Eles chegaram aos portões do grande castelo, Amarü não notou a estrutura, seus olhos só captaram as enormes paredes brancas, seguindo Ezra com um rosto sério, assim como sua comitiva.
-Meu rei, a princesa de Aritz, Amarü Radost, chegou", ele apresentou, deixando a jovem morena à vista dos monarcas, que se aproximaram alguns passos do topo da escada que levava ao trono, com um olhar agudo.
-Amarü Radost, princesa e segunda herdeira do reino de Aritz, estou diante de vocês com a melhor das intenções", ela se apresentou aos reis com um sutil aceno de cabeça.
É uma honra, princesa, seja bem-vinda ao reino de Anskar", respondeu Bastian Zlata, rei de Anskar, com um sorriso apertado.
Ao seu lado, a rainha com um rosto sério e um silêncio puro, seus olhos, embora claros e marcantes, careciam de brilho, com um toque de ausência em seu olhar, que, embora pudesse parecer desinteressado, ele acreditava que havia mais a dizer, ele conhecia aquele olhar, "Ela não fala porque não pode mais, do que por não querer", a rainha é uma mulher alta e magra, com cabelos castanhos e olhos verdes, com roupas finas que cobrem cada parte de sua pele e uma coroa que, à primeira vista, parecia grande demais.
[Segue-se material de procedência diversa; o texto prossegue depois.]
Context: an optimization exercise on an open-source flow, tuned for small area and a short achievable clock period. The choices shown serve that exercise and are no tape-out recipe.
No run shown here included a check of the RTL's function; only the layout flow was run.
No activity file was given, so power comes from the tool's default toggle rates.

==> flow/design.v, too long to show whole: its modules and the start of the top module <==
// module fmul36_fa: 10 lines
// module fmul36_ha: 9 lines
// module fmul36: 867 lines
module fmul36 (
    input  wire        clk,
    input  wire        rst,
    input  wire        in_valid,
    input  wire [35:0] a,
    input  wire [35:0] b,
    input  wire [2:0]  rm,
    input  wire        ftz,
    output reg         out_valid,
    output reg  [35:0] result,
    output reg         iv,
    output reg         of,
    output reg         uf,
    output reg         nx
);
  // ...
==> flow/flow/run.sh <==
#!/bin/bash
# The standard layout (bash standard.sh: the standard synthesis and ORFS
# from floorplan to finish), with every port buffered by buf_2 instead of
# the buffer buffer_ports picks by default.
set -euo pipefail
export BUFFER_PORTS_ARGS="-buffer_cell sky130_fd_sc_hd__buf_2"
bash standard.sh > standard.log 2>&1
==> flow/standard.sh <==
#!/bin/bash
# synth_recipe.tcl (not shown) runs the flow's synth.tcl, then flattens the netlist and writes it again
# the make line also repeats each setting of config.mk as NAME=value (left out here)
make -C /OpenROAD-flow-scripts/flow DESIGN_CONFIG=/design/flow/config.mk WORK_HOME=/design/flow/orfs CLKGATE_MAP_FILE= SYNTH_SCRIPT=/design/flow/synth_recipe.tcl "${@:-finish}"
==> flow/config.mk <==
export PLATFORM = sky130hd
export DESIGN_NAME = fmul36
export DESIGN_NICKNAME = fmul36
export VERILOG_FILES = /design/flow/design.v
export SDC_FILE = /design/flow/constraint.sdc
export NUM_CORES = 4
export LEC_CHECK = 0
export CAP_MARGIN = 20
export CORE_MARGIN = 2
export CORE_UTILIZATION = 40
export SLEW_MARGIN = 20
export SYNTH_HIERARCHICAL = 1
export SYNTH_MINIMUM_KEEP_SIZE = 0
==> flow/constraint.sdc <==
create_clock -name core_clock -period 16.5 [get_ports {clk}]
set_input_delay 3.3000 -clock core_clock [delete_from_list [all_inputs] [get_ports {clk}]]
set_output_delay 3.3000 -clock core_clock [all_outputs]
set_load 0.01 [all_outputs]
==> results.sh, run 1 <==
export IMPL_crit_top_cell="o21ai_0"
export IMPL_nClkBuffers=56
export IMPL_synth_edf_count=0
export IMPL_synth_top_flop_cell="dfxtp_1"
export IMPL_critical_path_required_ns=16.97
export IMPL_top_usage_layer="met2"
export IMPL_r2r_end="ks2[4]"
export IMPL_drtPass1Iterations=5
export IMPL_final_nonclk_buf_share_pct=2.96
export IMPL_status="finished clean"
export IMPL_hold_viol=0
export IMPL_largest_reg_flops=54
export IMPL_ys_seq_elements=368
export IMPL_final_cell_area_sq_mm=0.0351
export IMPL_r2r_start="b1[1]"
export IMPL_cp_num_buf_inv=1
export IMPL_seq_area_frac_synth_pct=22.8
export IMPL_cp_end_kind="flop"
export IMPL_fin_util_pct=43.8
export IMPL_period_share_pct=32.9
export IMPL_postSynth_asyncResetShare_pct=0
export IMPL_synth_top_cell_by_area="dfxtp_1"
export IMPL_final_common_cell="xnor2_1"
export IMPL_regArea_sq_mm=0.00737
export IMPL_internal_power_mw=4.13
export IMPL_netlist_area_leader_share_pct=22.8
export IMPL_io_pins=120
export IMPL_path_clk_slew_ns=0.06
export IMPL_nNetsFinal=3987
export IMPL_synthAdderAreaFrac_pct=26.5
export IMPL_drive_gt1_share_pct=11.0
export IMPL_vias_per_cell=6.04
export IMPL_routed_wl_microns=107000
export IMPL_drt_initial_drc_count=3014
export IMPL_p_switching_mw=4.02
export IMPL_routedWlPerCell_microns=23.8
export IMPL_tightest_slew_ns=1.14
export IMPL_route_detailed_drc=0
export IMPL_grt_usage_pct=25.5
export IMPL_maxCapViolations=0
export IMPL_hold_worst_slack_ns=0.322
==> run 2: changes to the inputs <==
--- a/flow/design.v
+++ b/flow/design.v
@@ -126,18 +126,22 @@
     wire [4:0] tza = pos32({5'd0, ma}, 1'b0);
     wire [4:0] tzb = pos32({5'd0, mb}, 1'b0);
     wire [9:0] xa = {1'b0, ea[8:1], ea[0] | a_sub};
     wire [9:0] xb = {1'b0, eb[8:1], eb[0] | b_sub};
     wire [9:0] xs = xa + xb;
     wire [5:0] tzs = {1'b0, tza} + {1'b0, tzb};
     wire [4:0]  k0   = a_sub ? msa : msb;
     wire signed [11:0] d = $signed({2'b00, xs}) + $signed({7'd0, k0}) - 12'sd282;
-    wire [9:0]  lim  = 10'd282 - {5'd0, k0};
-    wire        dneg = (xs < lim);
+    wire [8:0]  eo   = a_sub ? eb : ea;
+    wire [4:0]  th   = 5'd25 - eo[4:0];
+    wire        eo_mid = eo[8] & (eo[7:0] <= 8'd25);
+    wire        dneg_n = !xs[9] & !xs[8];
+    wire        dneg_s = !eo[8] | (eo_mid & (k0 < th));
+    wire        dneg = (a_sub & b_sub) | ((a_sub ^ b_sub) ? dneg_s : dneg_n);
     wire        kbig = (xs < 10'd219);
     wire [5:0]  ktl  = 6'd26 - xs[5:0];
     wire [5:0]  ks   = !dneg ? {1'b0, k0} : (kbig ? 6'd63 : ktl);
     wire [28:0]  bx  = {1'b0, mb, 1'b0};
     wire [27:0]  ae0 = {1'b0, ma};
     wire [27:0]  ae1 = {ma, 1'b0};
     wire [391:0] bp;
     wire [13:0]  bneg, bnn;
==> results.sh, run 2 <==
export IMPL_crit_top_cell="fa_1"
export IMPL_synth_area_top_cells="dfxtp_1, fa_1, xnor2_1, o22ai_1, ha_1"
export IMPL_r2r_slack_ns=11.57
export IMPL_synth_commonest_cells="xnor2_1, o22ai_1, dfxtp_1, fa_1, clkbuf_1"
export IMPL_maxSlewViolCount=0
export IMPL_hold_worst_slack_ns=0.323
export IMPL_drtPass1Iterations=6
export IMPL_route_vias_total=27700
export IMPL_grt_usage_pct=24.8
export IMPL_synth_edf_count=0
export IMPL_cts_tree="done"
export IMPL_postSynth_asyncResetShare_pct=0
export IMPL_final_cell_area_sq_mm=0.0358
export IMPL_io_pins=120
export IMPL_critPathMaxFanout=26
export IMPL_critical_path_slowest_cell="clkinv_1"
export IMPL_hold_end="rc3[1]"
export IMPL_dpl_cell_area_sq_mm=0.0345
export IMPL_routabilityCongestion=0.934
export IMPL_ys_seq_elements=368
export IMPL_core_area_sq_mm=0.0818
export IMPL_synth_top_cell_by_area="dfxtp_1"
export IMPL_max_freq_ghz=0.203
export IMPL_clock_sinks=368
export IMPL_syn_inst=3518
export IMPL_cts_buffers_inserted=40
export IMPL_p_leak_nw=13.9
export IMPL_cp_end_kind="flop"
export IMPL_synth_distinct_cells=104
export IMPL_yosysWarnings=7
export IMPL_path_clk_slew_ns=0.07
export IMPL_r2r_end="csb_r[31]"
export IMPL_worstSetupPathType="reg2reg"
export IMPL_period_share_pct=29.9
export IMPL_start_util_pct=40.3
export IMPL_netlist_area_leader_share_pct=22.4
export IMPL_grt_pass1_wl_microns=165000
export IMPL_rows=105
export IMPL_hp_class="reg2reg"
export IMPL_die_h_microns=291
export IMPL_clockBufferDepth=3
export IMPL_hold_viol=0
export IMPL_multi_input_area_sq_mm=0.0240
export IMPL_cts_resized=0
export IMPL_cts_setup_buffers=0
export IMPL_status="finished clean"
export IMPL_clk_latency_ns=0.61
export IMPL_crit_arrival_ns=5.41
export IMPL_clock_skew_ns=0.0208
export IMPL_fin_crit_ns=4.93
export IMPL_final_cell_mix="xnor2_1, o22ai_1, dfxtp_1"
export IMPL_tns_ns=0
export IMPL_seq_area_frac_synth_pct=22.4
export IMPL_die_area_sq_mm=0.0847
export IMPL_grt_pass1_vias=27800
export IMPL_rsz0062_at_grt="no"
export IMPL_setup_viol=0
export IMPL_start_kind="flop"
export IMPL_drive_gt1_share_pct=12.1
export IMPL_reg_top3="csa_r: 54 flops, csb_r: 53 flops"
export IMPL_slowest_delay_ns=0.82
export IMPL_die_width_microns=291
export IMPL_final_common_cell="xnor2_1"
export IMPL_totalPowerFinal_mw=8.29
export IMPL_fin_util_pct=43.7
export IMPL_holdBufCountCts=0
export IMPL_dp_hpwl_microns=73300
export IMPL_drtAntennaViolNets=0
export IMPL_area_growth_pct=8.67
export IMPL_top_register="csa_r"
export IMPL_power_density_mw_per_mm2=232
export IMPL_routedWlPerCell_microns=23.3
export IMPL_regArea_sq_mm=0.00737
export IMPL_tightest_slew_ns=1.04
export IMPL_peakVddDrop_v=0.000138
export IMPL_slew_headroom_pct=30.1
export IMPL_syn_area_sq_mm=0.0329
export IMPL_vias_per_cell=6.03
export IMPL_drt_initial_drc_count=2924
export IMPL_synth_most_common_cell="xnor2_1"
export IMPL_routed_wl_microns=107000
export IMPL_synth_top_flop_cell="dfxtp_1"
export IMPL_grt_overflow=0
export IMPL_grt_max_degree=60
export IMPL_syn_avg_cell_area_sq_um=9.36
export IMPL_grt_antenna_before_repair=3
export IMPL_maxCapViolations=0
export IMPL_fill_cells=7915
export IMPL_critical_path_required_ns=16.98
export IMPL_r2r_start="b1[23]"
export IMPL_nNetsFinal=4048
export IMPL_worstHoldPathCells=0
export IMPL_h_tree_depth=2
export IMPL_route_detailed_drc=0
export IMPL_crit_path_cell_trace="inv_1 > ha_1 > clkinv_1 > o22ai_1 > xnor2_1 > fa_1 > fa_1 > fa_1 > fa_1 > fa_1"
export IMPL_r2r_cells=10
export IMPL_port_buffers=119
export IMPL_largest_reg_flops=54
export IMPL_worst_hold_startpoint="rc2[1]"
export IMPL_root_buffer="clkbuf_16"
## run 2: cell count changes after synthesis, moves of 6 or more
cell      previous run  this run
nand2b_1            25        33
a31oi_1             19        25
a211o_1              4        10
mux2i_1             56        63
o21ai_1              6        23
nand3_1             39        51
o21ai_0            121        96
a21oi_1            182       162
o21bai_1            28        18
nand2_1            211       188
inv_1              140       153
buf_1               49        40
nor3_1              36        59
a221oi_1            13         4
## run 2: worst max-delay path by stage
stage	cells past startpoint	start	slack, ns	endpoint
finish	10	b1[23]	11.57	csb_r[31]
global route	10	b1[23]	11.41	csb_r[26]
CTS	10	b1[23]	11.63	csb_r[26]
detailed placement	10	b1[23]	11.65	csb_r[26]
global placement	10	b1[23]	11.64	csb_r[32]
floorplan	13	b1[7]	12.00	csb_r[28]
## run 2: power by group
group	total (mW)	switching, mW	internal, mW	leakage, nW
Sequential	1.48	0.188	1.29	3.09
Clock	0.899	0.399	0.500	0.633
Combinational	5.92	3.50	2.42	10.2
## run 2: per-module statistics from Yosys, one instance, submodules excluded
module	area (sq um)	copies in the design
fmul36	26000	1
fmul36_fa	20.0	325
fmul36_ha	12.5	39
## run 2: cell families (layout without fill, tap and decap cells)
group / Yosys count / count (layout) / share of synthesized area (%)
AOI/OAI and AO/OA: 938 / 938 / 18.6
and+or+nand+nor: 685 / 685 / 10.2
adders and majority gates: 481 / 481 / 25.8
buffers and inverters: 453 / 441 / 5.26
xor gates and xnor gates: 445 / 445 / 11.9
DFF: 368 / 368 / 22.4
muxes: 146 / 146 / 5.98
other: 2 / 16 / 0.0228
## run 2: per-stage QoR
step / worst slack [ns] / instances
floorplan: 12.00 / 3531
global placement: 11.64 / 4516
detailed placement: 11.65 / 4516
CTS: 11.63 / 4589
global route: 11.41 / 4589
finish: 11.57 / 4590
## run 2: cell type report
class                   count  area share [%]
flip-flops and latches    368            20.6
well taps                1070            3.74
diodes                      1         0.00699
inverters                 183            1.92
repair buffers            185            3.05
clock inverters            18           0.570
clock buffers              55            3.12
multi-input cells        2710            67.0
## run 2: worst max-delay path: cells and delay by family (launching register included)
family / cells / cell delay (ns)
fa+ha+maj: 6 / 2.71
buf+inv: 2 / 0.92
xor+xnor: 1 / 0.18
flops: 1 / 0.41
compound gates: 1 / 0.56
## run 2: metal layers
layer	GRT usage [%]	wire length (microns)	up-vias
met4	11.5	5390	4
met2	38.4	46600	1592
met1	32.6	44100	13300
met5	0	23	-
met3	5.89	10800	396
li1	-	-	12400
==> run 3: changes to the inputs <==
--- a/flow/config.mk
+++ b/flow/config.mk
@@ -10,3 +10,3 @@
 export CORE_UTILIZATION = 40
-export SLEW_MARGIN = 20
+export SLEW_MARGIN = 60
 export SYNTH_HIERARCHICAL = 1
==> results.sh, run 3 <==
export IMPL_tns_ns=0
export IMPL_syn_area_sq_mm=0.0329
export IMPL_max_freq_ghz=0.213
export IMPL_crit_arrival_ns=5.17
export IMPL_route_vias_total=27800
export IMPL_wl_met2_microns=47300
export IMPL_slowest_delay_ns=0.54
export IMPL_clockBufferDepth=3
export IMPL_h_tree_depth=2
export IMPL_period_share_pct=28.5
export IMPL_cts_buffers_inserted=43
export IMPL_multi_input_area_sq_mm=0.0241
export IMPL_hold_viol=0
export IMPL_route_detailed_drc=0
export IMPL_synth_distinct_cells=104
export IMPL_cts_setup_buffers=0
export IMPL_rsz0062_at_grt="no"
export IMPL_status="finished clean"
export IMPL_m1WireLength_microns=44100
export IMPL_r2r_start="b1[5]"
export IMPL_synth_commonest_cells="xnor2_1, o22ai_1, dfxtp_1, fa_1, clkbuf_1"
export IMPL_start_util_pct=40.3
export IMPL_grt_pass1_wl_microns=165000
export IMPL_routed_wl_microns=107000
export IMPL_seq_area_frac_synth_pct=22.4
export IMPL_port_buffers=119
export IMPL_cts_tree="done"
export IMPL_die_area_sq_mm=0.0847
export IMPL_diodes=0
export IMPL_largest_reg_flops=54
export IMPL_nNetsFinal=4054
export IMPL_clock_sinks=368
export IMPL_fin_crit_ns=4.69
export IMPL_power_density_mw_per_mm2=233
export IMPL_grt_pass1_vias=27700
export IMPL_io_pins=120
export IMPL_grt_antenna_before_repair=4
export IMPL_grt_max_degree=60
export IMPL_core_area_sq_mm=0.0818
export IMPL_critical_path_required_ns=16.97
export IMPL_worstSetupPathType="reg2reg"
export IMPL_crit_top_cell="fa_1"
export IMPL_critical_path_slowest_cell="dfxtp_1"
export IMPL_top_register="csa_r"
export IMPL_drtAntennaViolNets=0
export IMPL_cts_resized=0
export IMPL_dp_hpwl_microns=73500
export IMPL_postSynth_asyncResetShare_pct=0
export IMPL_peakVddDrop_v=0.000128
export IMPL_r2r_end="csb_r[28]"
export IMPL_setup_viol=0
export IMPL_crit_end="csb_r[28]"
export IMPL_reg_top3="csa_r: 54 flops, csb_r: 53 flops"
export IMPL_yosysWarnings=7
export IMPL_dr_wl_met3_microns=10800
export IMPL_die_h_microns=291
export IMPL_r2r_slack_ns=11.81
export IMPL_synth_top_cell_by_area="dfxtp_1"
export IMPL_synth_edf_count=0
export IMPL_hp_class="reg2reg"
export IMPL_routedWlPerCell_microns=23.3
export IMPL_regArea_sq_mm=0.00738
export IMPL_path_clk_slew_ns=0.06
export IMPL_maxSlewViolCount=0
export IMPL_fill_cells=7877
export IMPL_top_layer="met5"
export IMPL_die_width_microns=291
export IMPL_holdBufCountCts=0
export IMPL_grt_overflow=0
export IMPL_dpl_cell_area_sq_mm=0.0346
export IMPL_root_buffer="clkbuf_16"
export IMPL_cp_end_kind="flop"
export IMPL_maxCapViolations=0
export IMPL_area_growth_pct=9.82
export IMPL_start_kind="flop"
export IMPL_critPathMaxFanout=28
export IMPL_p_leak_nw=14.0
export IMPL_startpoint="b1[5]"
export IMPL_ys_seq_elements=368
export IMPL_grt_usage_pct=24.8
export IMPL_final_common_cell="xnor2_1"
export IMPL_synth_top_flop_cell="dfxtp_1"
export IMPL_tightest_slew_ns=0.630
export IMPL_clock_skew_ns=0.0236
export IMPL_final_cell_mix="xnor2_1, o22ai_1, dfxtp_1"
export IMPL_rows=105
export IMPL_r2r_cells=11
export IMPL_clk_latency_ns=0.60
export IMPL_synth_most_common_cell="xnor2_1"
export IMPL_vias_per_cell=6.04
export IMPL_syn_inst=3518
export IMPL_syn_avg_cell_area_sq_um=9.36
export IMPL_drive_gt1_share_pct=13.0
export IMPL_drtPass1Iterations=6
export IMPL_routabilityCongestion=0.934
export IMPL_final_cell_area_sq_mm=0.0362
export IMPL_drt_initial_drc_count=3008
export IMPL_crit_path_cell_trace="inv_1 > ha_1 > nor2_1 > inv_4 > xnor2_1 > fa_1 > fa_1 > fa_1 > fa_1 > fa_1 > fa_1"
export IMPL_netlist_area_leader_share_pct=22.4
export IMPL_slew_headroom_pct=58.0
export IMPL_synth_area_top_cells="dfxtp_1, fa_1, xnor2_1, o22ai_1, ha_1"
-- run 3: worst min-delay path by stage --
| stage | start | endpoint | slack, ns | cells past startpoint |
|---|---|---|---|---|
| after floorplan | ftz2 | ftz3 | 0.31 | 0 |
| after global placement | ftz3 | ftz4 | 0.31 | 0 |
| after detailed placement | ftz3 | ftz4 | 0.31 | 0 |
| after CTS | ftz3 | ftz4 | 0.33 | 0 |
| after global routing | sp_inf3 | sp_inf4 | 0.33 | 0 |
| final | sp_inf3 | sp_inf4 | 0.33 | 0 |
-- run 3: layer usage --
metal | vias up | global-route usage (%)
met1 | 13400 | 32.7
met5 | - | 0
met3 | 350 | 5.60
met2 | 1586 | 38.8
li1 | 12500 | -
met4 | 6 | 11.0
-- run 3: cells by family after synthesis --
logic type	count (synthesis)	synth area share, %
AO/OA/AOI/OAI	938	18.6
XOR/XNOR	445	11.9
adder cells (fa/ha/maj)	481	25.8
buffers and inverters	453	5.26
flip-flops	368	22.4
multiplexers	146	5.98
other	2	0.0228
AND/OR/NAND/NOR	685	10.2
-- run 3: area by class of cell --
cell class                 instances  share of cell area (%)
timing repair buffer             188                    3.25
clock inverter                    22                   0.782
tap                             1070                    3.70
clock buffer                      58                    3.30
multi-input combinational       2710                    66.6
sequential                       368                    20.4
inverter                         183                    1.99
-- run 3: worst max-delay path: cells and delay by family (launching register included) --
family | cells | cell delay, ns
XOR/XNOR | 1 | 0.31
adder cells (fa/ha/maj) | 7 | 2.93
buffers and inverters | 2 | 0.42
flip-flops | 1 | 0.54
AND/OR/NAND/NOR | 1 | 0.33
-- run 3: per-stage QoR --
stage	hold slack, ns	utilization [%]	instances	power, mW	setup slack (ns)
global route	0.329	44.2	4599	9.07	11.68
finish	0.326	44.2	4599	8.42	11.81
global placement	0.310	42.1	4516	7.15	11.64
floorplan	0.310	-	3531	5.44	12.00
CTS	0.326	44.1	4597	8.30	11.87
detailed placement	0.312	42.3	4517	7.28	11.86
-- run 3: modules after synthesis, one instance, submodules excluded --
module,flops+latches,cells inside,copies in the design
fmul36_fa,0,1,325
fmul36,368,3154,1
fmul36_ha,0,1,39
-- run 3: power by group --
part / total, mW / leakage [nW] / internal (mW) / switching [mW]
Clock: 0.979 / 0.710 / 0.568 / 0.411
Combinational: 5.96 / 10.2 / 2.44 / 3.52
Sequential: 1.48 / 3.09 / 1.29 / 0.189
Total: 8.42 / 14.0 / 4.30 / 4.12
==> run 4: changes to the inputs <==
--- a/flow/config.mk
+++ b/flow/config.mk
@@ -7,6 +7,6 @@
 export LEC_CHECK = 0
-export CAP_MARGIN = 20
+export CAP_MARGIN = 60
 export CORE_MARGIN = 2
 export CORE_UTILIZATION = 40
-export SLEW_MARGIN = 60
+export SLEW_MARGIN = 20
 export SYNTH_HIERARCHICAL = 1
==> results.sh, run 4 <==
export IMPL_fin_util_pct=44.7
export IMPL_io_pins=120
export IMPL_worst_hold_startpoint="ovf_inf2"
export IMPL_start_util_pct=40.3
export IMPL_grt_pass1_vias=28000
export IMPL_routabilityCongestion=0.934
export IMPL_yosysWarnings=7
export IMPL_postSynth_asyncResetShare_pct=0
export IMPL_cts_tree="done"
export IMPL_final_cell_mix="xnor2_1, o22ai_1, dfxtp_1"
export IMPL_die_h_microns=291
export IMPL_port_buffers=119
export IMPL_dpl_cell_count=4550
export IMPL_syn_avg_cell_area_sq_um=9.36
export IMPL_crit_arrival_ns=5.24
export IMPL_cts_buffers_inserted=42
export IMPL_syn_inst=3518
export IMPL_ys_seq_elements=368
export IMPL_final_cell_area_sq_mm=0.0366
export IMPL_grt_overflow=0
export IMPL_rsz0062_at_grt="no"
export IMPL_crit_top_cell="fa_1"
export IMPL_r2r_start="b1[21]"
export IMPL_slowest_delay_ns=0.53
export IMPL_final_common_cell="xnor2_1"
export IMPL_cp_end_kind="flop"
export IMPL_hold_viol=0
export IMPL_fill_cells=7812
export IMPL_rows=105
export IMPL_clk_latency_ns=0.61
export IMPL_grt_max_degree=59
export IMPL_route_vias_total=28100
export IMPL_critPathMaxFanout=16
export IMPL_synth_edf_count=0
export IMPL_maxSlewViolCount=0
export IMPL_totalPowerFinal_mw=8.46
export IMPL_seq_area_frac_synth_pct=22.4
export IMPL_drt_initial_drc_count=3046
export IMPL_h_tree_depth=2
export IMPL_holdBufCountCts=0
export IMPL_setup_viol=0
export IMPL_tns_ns=0
export IMPL_path_clk_slew_ns=0.06
export IMPL_clock_sinks=368
export IMPL_routed_wl_microns=108000
export IMPL_grt_pass1_wl_microns=167000
export IMPL_fin_crit_ns=4.77
export IMPL_nNetsFinal=4087
export IMPL_hp_class="reg2reg"
export IMPL_synth_distinct_cells=104
export IMPL_start_kind="flop"
export IMPL_synth_most_common_cell="xnor2_1"
export IMPL_root_buffer="clkbuf_16"
export IMPL_vias_per_cell=6.07
export IMPL_clock_skew_ns=0.0246
export IMPL_maxCapViolations=0
export IMPL_tightest_slew_ns=0.624
export IMPL_cp_num_buf_inv=3
export IMPL_area_growth_pct=11.1
export IMPL_cts_resized=0
export IMPL_synth_commonest_cells="xnor2_1, o22ai_1, dfxtp_1, fa_1, clkbuf_1"
export IMPL_critical_path_required_ns=16.97
export IMPL_period_share_pct=28.9
export IMPL_startpoint="b1[21]"
export IMPL_cts_setup_buffers=0
export IMPL_largest_reg_flops=54
export IMPL_max_freq_ghz=0.210
export IMPL_reg_top3="csa_r: 54 flops, csb_r: 53 flops"
export IMPL_p_leak_nw=14.3
export IMPL_crit_path_cell_trace="inv_1 > ha_1 > nor2_1 > inv_2 > buf_16 > xnor2_1 > fa_1 > fa_1 > fa_1 > fa_1 > fa_1"
export IMPL_route_detailed_drc=0
export IMPL_synth_area_top_cells="dfxtp_1, fa_1, xnor2_1, o22ai_1, ha_1"
export IMPL_core_area_sq_mm=0.0818
export IMPL_worstSetupPathType="reg2reg"
export IMPL_grt_usage_pct=25.0
export IMPL_clockBufferDepth=3
export IMPL_dpl_cell_area_sq_mm=0.0351
export IMPL_grt_antenna_before_repair=1
export IMPL_netlist_area_leader_share_pct=22.4
export IMPL_dp_hpwl_microns=75300
export IMPL_status="finished clean"
export IMPL_drive_gt1_share_pct=13.2
export IMPL_syn_area_sq_mm=0.0329
export IMPL_synth_top_flop_cell="dfxtp_1"
export IMPL_power_density_mw_per_mm2=231
export IMPL_drtPass1Iterations=7
export IMPL_slew_headroom_pct=58.1
export IMPL_drtAntennaViolNets=0
export IMPL_critical_path_slowest_cell="dfxtp_1"
export IMPL_routedWlPerCell_microns=23.2
export IMPL_die_area_sq_mm=0.0847
export IMPL_peakVddDrop_v=0.000132
export IMPL_crit_family="adder cells"
export IMPL_top_register="csa_r"
export IMPL_final_cells=4632
export IMPL_die_width_microns=291
export IMPL_synth_top_cell_by_area="dfxtp_1"
==> run 4: cell counts after synthesis <==
Identical to the previous run, type by type.
==> run 4: kinds of logic after synthesis <==
kind of cell	count (synthesis)	synth area share, %
other cells	2	0.0228
mux	146	5.98
buf+inv	453	5.26
compound gates	938	18.6
flops	368	22.4
xor+xnor	445	11.9
fa+ha+maj	481	25.8
simple gates	685	10.2
==> run 4: cell type report <==
class | instances | area [sq um] | share of cell area [%]
Multi-Input combinational cell | 2710 | 24000 | 65.5
Clock buffer | 59 | 1220 | 3.35
Clock inverter | 19 | 274 | 0.748
Antenna cell | 1 | 2.50 | 0.00684
Inverter | 183 | 687 | 1.88
Timing Repair Buffer | 222 | 1730 | 4.73
Sequential cell | 368 | 7370 | 20.1
Tap cell | 1070 | 1340 | 3.66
Do outro lado, os que ela imaginava eram dois de seus "três filhos natos", um muito sorridente, de cabelos castanhos, com os olhos da mãe e belos traços finos, e o outro com uma expressão séria, olhando para ela com muita atenção e brilho nos olhos cinzentos, o rei se aproximou da princesa e pegou sua mão.
-Sei que não estamos nos melhores termos, mas espero que pelo menos sua estadia em Anskar possa ser considerada tolerável", Maru sorriu.
"Duvido", disse ela para si mesma, deixando isso no fundo de sua mente, sentindo coceira nas mãos e uma vontade imensa de correr para bem longe dali e nunca mais voltar.
-Espero que sim, meu rei", ela olhou por cima do ombro de Bastian para todos os presentes com uma empatia fingida.
A tensão estava no ar, Amarü sabia disso, ela havia entrado em um campo de batalha do qual não sabia se sairia: "ilesa, ferida ou morta".